Basti pensare come sono sempre più le auto con il freno a mano idraulico, oppure l’anti-arretramento in salita: riconoscono anche i segnali stradali ed i pedoni o ciclisti quando attraversano. Insomma, davvero auto tecnologicamente avanzate. Eppure c’è un cruccio, una sorta di falso mito che viene tramandato di padre in figlio da generazioni ormai. E non dipende dalla tecnologia sempre più avanzata delle auto in questione, peraltro con l’auto nemmeno in marcia, anzi.
Ci riferiamo a quando l’auto è spenta. La domanda atavica, a cui c’è sempre stata una sola risposta: quando l’auto è in salita, va innestata la prima marcia mentre quando è in discesa è bene innestare la retro. Di fatto la marcia contraria al senso naturale.
Ma è la mossa giusta? Solo a metà. Questo, infatti, varrebbe solo se l’auto fosse in moto ma al parcheggio la vettura è spenta. Quindi, cosa accade? Dipende dalla fasatura delle valvole. Ciò che infatti frena l’auto con la marcia inserita, esclusi gli attriti ovviamente, è la pressione dell’aria sul pistone quando va in compressione. Questa inizia nel modo normale se è inserita la marcia che farebbe girare il motore normalmente dopo la chiusura di entrambe le valvole.

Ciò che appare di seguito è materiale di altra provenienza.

[src/rtl/mpls_pkg.sv]
`default_nettype none
package mpls_pkg;

  localparam int unsigned MaxMotorsDef = 8;
  localparam int unsigned CurW         = 16;
  localparam int unsigned LimW         = 10;
  localparam int unsigned AccW         = 64;

  localparam logic signed [AccW-1:0] K1Q48 = 64'sd34621422;
  localparam logic signed [AccW-1:0] K2Q48 = 64'sd40898314;
  localparam logic signed [AccW-1:0] KCQ48 = 64'sd562074564;
  localparam logic signed [AccW-1:0] K0Q32 = 64'sd17527761535;

  typedef enum logic [1:0] {
    MUL_IDLE,
    MUL_RUN
  } mul_state_t;

  typedef enum logic [2:0] {
    DIV_IDLE,
    DIV_RUN,
    DIV_DONE
  } div_state_t;

  typedef enum logic [3:0] {
    ST_IDLE,
    ST_EST_A,
    ST_EST_B,
    ST_EST_C,
    ST_EST_SUM,
    ST_OUT_LOAD,
    ST_SOL_TGT,
    ST_SOL_DIV1,
    ST_SOL_C,
    ST_SOL_DIV2,
    ST_SOL_DIV3,
    ST_SOL_PP,
    ST_SOL_SQRT,
    ST_OUT_EMIT
  } ctl_state_t;

  typedef enum logic [1:0] {
    SQ_IDLE,
    SQ_RUN,
    SQ_DONE
  } sq_state_t;

  function automatic logic signed [AccW-1:0] rshift_round(
    input logic signed [AccW-1:0] v, input int unsigned sh);
    logic signed [AccW-1:0] t;
    t = v + (64'sd1 <<< (sh - 1));
    return t >>> sh;
  endfunction

endpackage
`default_nettype wire

[src/rtl/mpls_mul.sv]
`default_nettype none
// bit-serial signed multiply, one multiplier bit per cycle
module mpls_mul (
  input  wire logic                             clk,
  input  wire logic                             rst_n,
  input  wire logic                             start,
  input  wire logic signed [mpls_pkg::AccW-1:0] a,
  input  wire logic signed [mpls_pkg::AccW-1:0] b,
  output logic                                  done,
  output logic signed [mpls_pkg::AccW-1:0]      prod
);
  import mpls_pkg::*;

  mul_state_t             state_r, state_nxt;
  logic [AccW-1:0]        mcand_r, mcand_nxt;
  logic [AccW-1:0]        mplier_r, mplier_nxt;
  logic [AccW-1:0]        acc_r, acc_nxt;
  logic                   neg_r, neg_nxt;
  logic [6:0]             cnt_r, cnt_nxt;
  logic                   done_r, done_nxt;

  always_ff @(posedge clk) begin
    if (!rst_n) begin
      state_r <= MUL_IDLE;
      done_r  <= 1'b0;
    end else begin
      state_r <= state_nxt;
      done_r  <= done_nxt;
    end
    mcand_r  <= mcand_nxt;
    mplier_r <= mplier_nxt;
    acc_r    <= acc_nxt;
    neg_r    <= neg_nxt;
    cnt_r    <= cnt_nxt;
  end

  always_comb begin
    state_nxt  = state_r;
    mcand_nxt  = mcand_r;
    mplier_nxt = mplier_r;
    acc_nxt    = acc_r;
    neg_nxt    = neg_r;
    cnt_nxt    = cnt_r;
    done_nxt   = 1'b0;
    unique case (state_r)
      MUL_IDLE: begin
        if (start) begin
          mcand_nxt  = a[AccW-1] ? 64'(-a) : a;
          mplier_nxt = b[AccW-1] ? 64'(-b) : b;
          neg_nxt    = a[AccW-1] ^ b[AccW-1];
          acc_nxt    = '0;
          cnt_nxt    = '0;
          state_nxt  = MUL_RUN;
        end
      end
      MUL_RUN: begin
        if (mplier_r[0]) acc_nxt = acc_r + mcand_r;
        mcand_nxt  = mcand_r << 1;
        mplier_nxt = mplier_r >> 1;
        cnt_nxt    = cnt_r + 7'd1;
        if (cnt_r == 7'd63) begin
          state_nxt = MUL_IDLE;
          done_nxt  = 1'b1;
        end
      end
      default: state_nxt = MUL_IDLE;
    endcase
  end

  assign done = done_r;
  assign prod = neg_r ? $signed(64'(-acc_r)) : $signed(acc_r);

endmodule
`default_nettype wire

Al contrario, con il motore che viene forzato a girare al contrario, il ritardo con cui chiude la valvola di scarico rispetto al pmi è l’unica cosa che conterà. La risposta l’avremmo se fossero diversi in modo significativo i due angoli. C’è anche chi, invece, sostiene come sia fondamentale considerare il rapporto della trasmissione che potrebbe anche non essere uguale per la prima e la retromarcia.
Una situazione che cambia radicalmente con le auto moderne che hanno il cambio automatico: basta mettere la leva sulla P di parcheggio ed il gioco è fatto.